PROBLEM —
Exactly as written, repeat all of the records below.

Dataset entries
- Opening Delimiter -
**src/rtl/mul_pkg.sv**
```systemverilog
// Shared definitions for the sequential multiplier.
//   state_e       : controller states (idle, iterating, result cycle)
//   MODE_UNSIGNED : sel value selecting unsigned operands
//   MODE_SIGNED   : sel value selecting two's-complement operands
package mul_pkg;

  typedef enum logic [1:0] {
    StIdle = 2'd0,
    StRun  = 2'd1,
    StDone = 2'd2
  } state_e;

  localparam logic MODE_UNSIGNED = 1'b0;
  localparam logic MODE_SIGNED   = 1'b1;

endpackage

```
**src/rtl/mul_abs.sv**
```systemverilog
// Parametrised conditional two's-complement negate.
// Ports:
//   value  : input operand
//   negate : when high, result = -value, otherwise result = value
//   result : output, same width as value
module mul_abs #(
  parameter int unsigned Width = 6
) (
  input  logic [Width-1:0] value,
  input  logic             negate,
  output logic [Width-1:0] result
);

  always_comb begin
    result = negate ? (~value + Width'(1)) : value;
  end

endmodule

```
**src/rtl/mul_seq.sv**
```systemverilog
// Sequential shift-and-add multiplier, one multiplier bit per cycle, with run-time
// unsigned/signed mode. Operands are reduced to magnitudes at load, multiplied as
// unsigned numbers, and the sign is restored on writeback.
// Optional feature: define MUL_SEQ_EARLY_EXIT_EN to stop iterating as soon as the
// remaining multiplier bits are all zero.
// Ports:
//   clk   : clock, rising edge
//   rst   : synchronous active-high reset
//   start : request, sampled in IDLE or DONE
//   sel   : 0 unsigned, 1 signed; captured with start
//   a, b  : multiplicand / multiplier, captured with start
//   busy  : high while iterating
//   done  : one-cycle pulse when out is updated
//   out   : product, held until the next completion or reset
module mul_seq
  import mul_pkg::*;
#(
  parameter int unsigned WIDTH = 6
) (
  input  logic               clk,
  input  logic               rst,
  input  logic               start,
  input  logic               sel,
  input  logic [WIDTH-1:0]   a,
  input  logic [WIDTH-1:0]   b,
  output logic               busy,
  output logic               done,
  output logic [2*WIDTH-1:0] out
);

  localparam int unsigned CntW = $clog2(WIDTH);

  state_e             state_q, state_d;
  logic [2*WIDTH-1:0] mcand_q, mcand_d;
  logic [WIDTH-1:0]   mplier_q, mplier_d;
  logic [2*WIDTH-1:0] acc_q, acc_d;
  logic [CntW-1:0]    cnt_q, cnt_d;
  logic               neg_q, neg_d;
  logic [2*WIDTH-1:0] out_q, out_d;

  logic [WIDTH-1:0]   abs_a, abs_b;
  logic [2*WIDTH-1:0] acc_sum, acc_signed;
  logic               last_iter;

  mul_abs #(.Width(WIDTH)) u_abs_a (
    .value  (a),
    .negate (sel & a[WIDTH-1]),
    .result (abs_a)
  );

  mul_abs #(.Width(WIDTH)) u_abs_b (
    .value  (b),
    .negate (sel & b[WIDTH-1]),
    .result (abs_b)
  );

  // Writeback sees the accumulator including the final iteration's add.
  mul_abs #(.Width(2*WIDTH)) u_abs_out (
    .value  (acc_sum),
    .negate (neg_q),
    .result (acc_signed)
  );

  always_comb begin
    acc_sum = mplier_q[0] ? (acc_q + mcand_q) : acc_q;
`ifdef MUL_SEQ_EARLY_EXIT_EN
    last_iter = (cnt_q == CntW'(WIDTH - 1)) || (mplier_q[WIDTH-1:1] == '0);
`else
    last_iter = (cnt_q == CntW'(WIDTH - 1));
`endif
  end

  always_comb begin
    state_d  = state_q;
    mcand_d  = mcand_q;
    mplier_d = mplier_q;
    acc_d    = acc_q;
    cnt_d    = cnt_q;
    neg_d    = neg_q;
    out_d    = out_q;

    unique case (state_q)
      StRun: begin
        acc_d    = acc_sum;
        mcand_d  = mcand_q << 1;
        mplier_d = mplier_q >> 1;
        cnt_d    = cnt_q + CntW'(1);
        if (last_iter) begin
          out_d   = acc_signed;
          state_d = StDone;
        end
      end
      StIdle, StDone: begin
        if (start) begin
          mcand_d  = {{WIDTH{1'b0}}, abs_a};
          mplier_d = abs_b;
          acc_d    = '0;
          cnt_d    = '0;
          neg_d    = (sel == MODE_SIGNED) & (a[WIDTH-1] ^ b[WIDTH-1]);
          state_d  = StRun;
        end else begin
          state_d = StIdle;
        end
      end
      default: state_d = StIdle;
    endcase
  end

  always_ff @(posedge clk) begin
    if (rst) begin
      state_q  <= StIdle;
      mcand_q  <= '0;
      mplier_q <= '0;
      acc_q    <= '0;
      cnt_q    <= '0;
      neg_q    <= 1'b0;
      out_q    <= '0;
    end else begin
      state_q  <= state_d;
      mcand_q  <= mcand_d;
      mplier_q <= mplier_d;
      acc_q    <= acc_d;
      cnt_q    <= cnt_d;
      neg_q    <= neg_d;
      out_q    <= out_d;
    end
  end

  assign busy = (state_q == StRun);
  assign done = (state_q == StDone);
  assign out  = out_q;

endmodule

```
- Closing Delimiter -
SOLUTION TO THIS TASK —
**src/rtl/mul_pkg.sv**
```systemverilog
// Shared definitions for the sequential multiplier.
//   state_e       : controller states (idle, iterating, result cycle)
//   MODE_UNSIGNED : sel value selecting unsigned operands
//   MODE_SIGNED   : sel value selecting two's-complement operands
package mul_pkg;

  typedef enum logic [1:0] {
    StIdle = 2'd0,
    StRun  = 2'd1,
    StDone = 2'd2
  } state_e;

  localparam logic MODE_UNSIGNED = 1'b0;
  localparam logic MODE_SIGNED   = 1'b1;

endpackage

```
**src/rtl/mul_abs.sv**
```systemverilog
// Parametrised conditional two's-complement negate.
// Ports:
//   value  : input operand
//   negate : when high, result = -value, otherwise result = value
//   result : output, same width as value
module mul_abs #(
  parameter int unsigned Width = 6
) (
  input  logic [Width-1:0] value,
  input  logic             negate,
  output logic [Width-1:0] result
);

  always_comb begin
    result = negate ? (~value + Width'(1)) : value;
  end

endmodule

```
**src/rtl/mul_seq.sv**
```systemverilog
// Sequential shift-and-add multiplier, one multiplier bit per cycle, with run-time
// unsigned/signed mode. Operands are reduced to magnitudes at load, multiplied as
// unsigned numbers, and the sign is restored on writeback.
// Optional feature: define MUL_SEQ_EARLY_EXIT_EN to stop iterating as soon as the
// remaining multiplier bits are all zero.
// Ports:
//   clk   : clock, rising edge
//   rst   : synchronous active-high reset
//   start : request, sampled in IDLE or DONE
//   sel   : 0 unsigned, 1 signed; captured with start
//   a, b  : multiplicand / multiplier, captured with start
//   busy  : high while iterating
//   done  : one-cycle pulse when out is updated
//   out   : product, held until the next completion or reset
module mul_seq
  import mul_pkg::*;
#(
  parameter int unsigned WIDTH = 6
) (
  input  logic               clk,
  input  logic               rst,
  input  logic               start,
  input  logic               sel,
  input  logic [WIDTH-1:0]   a,
  input  logic [WIDTH-1:0]   b,
  output logic               busy,
  output logic               done,
  output logic [2*WIDTH-1:0] out
);

  localparam int unsigned CntW = $clog2(WIDTH);

  state_e             state_q, state_d;
  logic [2*WIDTH-1:0] mcand_q, mcand_d;
  logic [WIDTH-1:0]   mplier_q, mplier_d;
  logic [2*WIDTH-1:0] acc_q, acc_d;
  logic [CntW-1:0]    cnt_q, cnt_d;
  logic               neg_q, neg_d;
  logic [2*WIDTH-1:0] out_q, out_d;

  logic [WIDTH-1:0]   abs_a, abs_b;
  logic [2*WIDTH-1:0] acc_sum, acc_signed;
  logic               last_iter;

  mul_abs #(.Width(WIDTH)) u_abs_a (
    .value  (a),
    .negate (sel & a[WIDTH-1]),
    .result (abs_a)
  );

  mul_abs #(.Width(WIDTH)) u_abs_b (
    .value  (b),
    .negate (sel & b[WIDTH-1]),
    .result (abs_b)
  );

  // Writeback sees the accumulator including the final iteration's add.
  mul_abs #(.Width(2*WIDTH)) u_abs_out (
    .value  (acc_sum),
    .negate (neg_q),
    .result (acc_signed)
  );

  always_comb begin
    acc_sum = mplier_q[0] ? (acc_q + mcand_q) : acc_q;
`ifdef MUL_SEQ_EARLY_EXIT_EN
    last_iter = (cnt_q == CntW'(WIDTH - 1)) || (mplier_q[WIDTH-1:1] == '0);
`else
    last_iter = (cnt_q == CntW'(WIDTH - 1));
`endif
  end

  always_comb begin
    state_d  = state_q;
    mcand_d  = mcand_q;
    mplier_d = mplier_q;
    acc_d    = acc_q;
    cnt_d    = cnt_q;
    neg_d    = neg_q;
    out_d    = out_q;

    unique case (state_q)
      StRun: begin
        acc_d    = acc_sum;
        mcand_d  = mcand_q << 1;
        mplier_d = mplier_q >> 1;
        cnt_d    = cnt_q + CntW'(1);
        if (last_iter) begin
          out_d   = acc_signed;
          state_d = StDone;
        end
      end
      StIdle, StDone: begin
        if (start) begin
          mcand_d  = {{WIDTH{1'b0}}, abs_a};
          mplier_d = abs_b;
          acc_d    = '0;
          cnt_d    = '0;
          neg_d    = (sel == MODE_SIGNED) & (a[WIDTH-1] ^ b[WIDTH-1]);
          state_d  = StRun;
        end else begin
          state_d = StIdle;
        end
      end
      default: state_d = StIdle;
    endcase
  end

  always_ff @(posedge clk) begin
    if (rst) begin
      state_q  <= StIdle;
      mcand_q  <= '0;
      mplier_q <= '0;
      acc_q    <= '0;
      cnt_q    <= '0;
      neg_q    <= 1'b0;
      out_q    <= '0;
    end else begin
      state_q  <= state_d;
      mcand_q  <= mcand_d;
      mplier_q <= mplier_d;
      acc_q    <= acc_d;
      cnt_q    <= cnt_d;
      neg_q    <= neg_d;
      out_q    <= out_d;
    end
  end

  assign busy = (state_q == StRun);
  assign done = (state_q == StDone);
  assign out  = out_q;

endmodule

```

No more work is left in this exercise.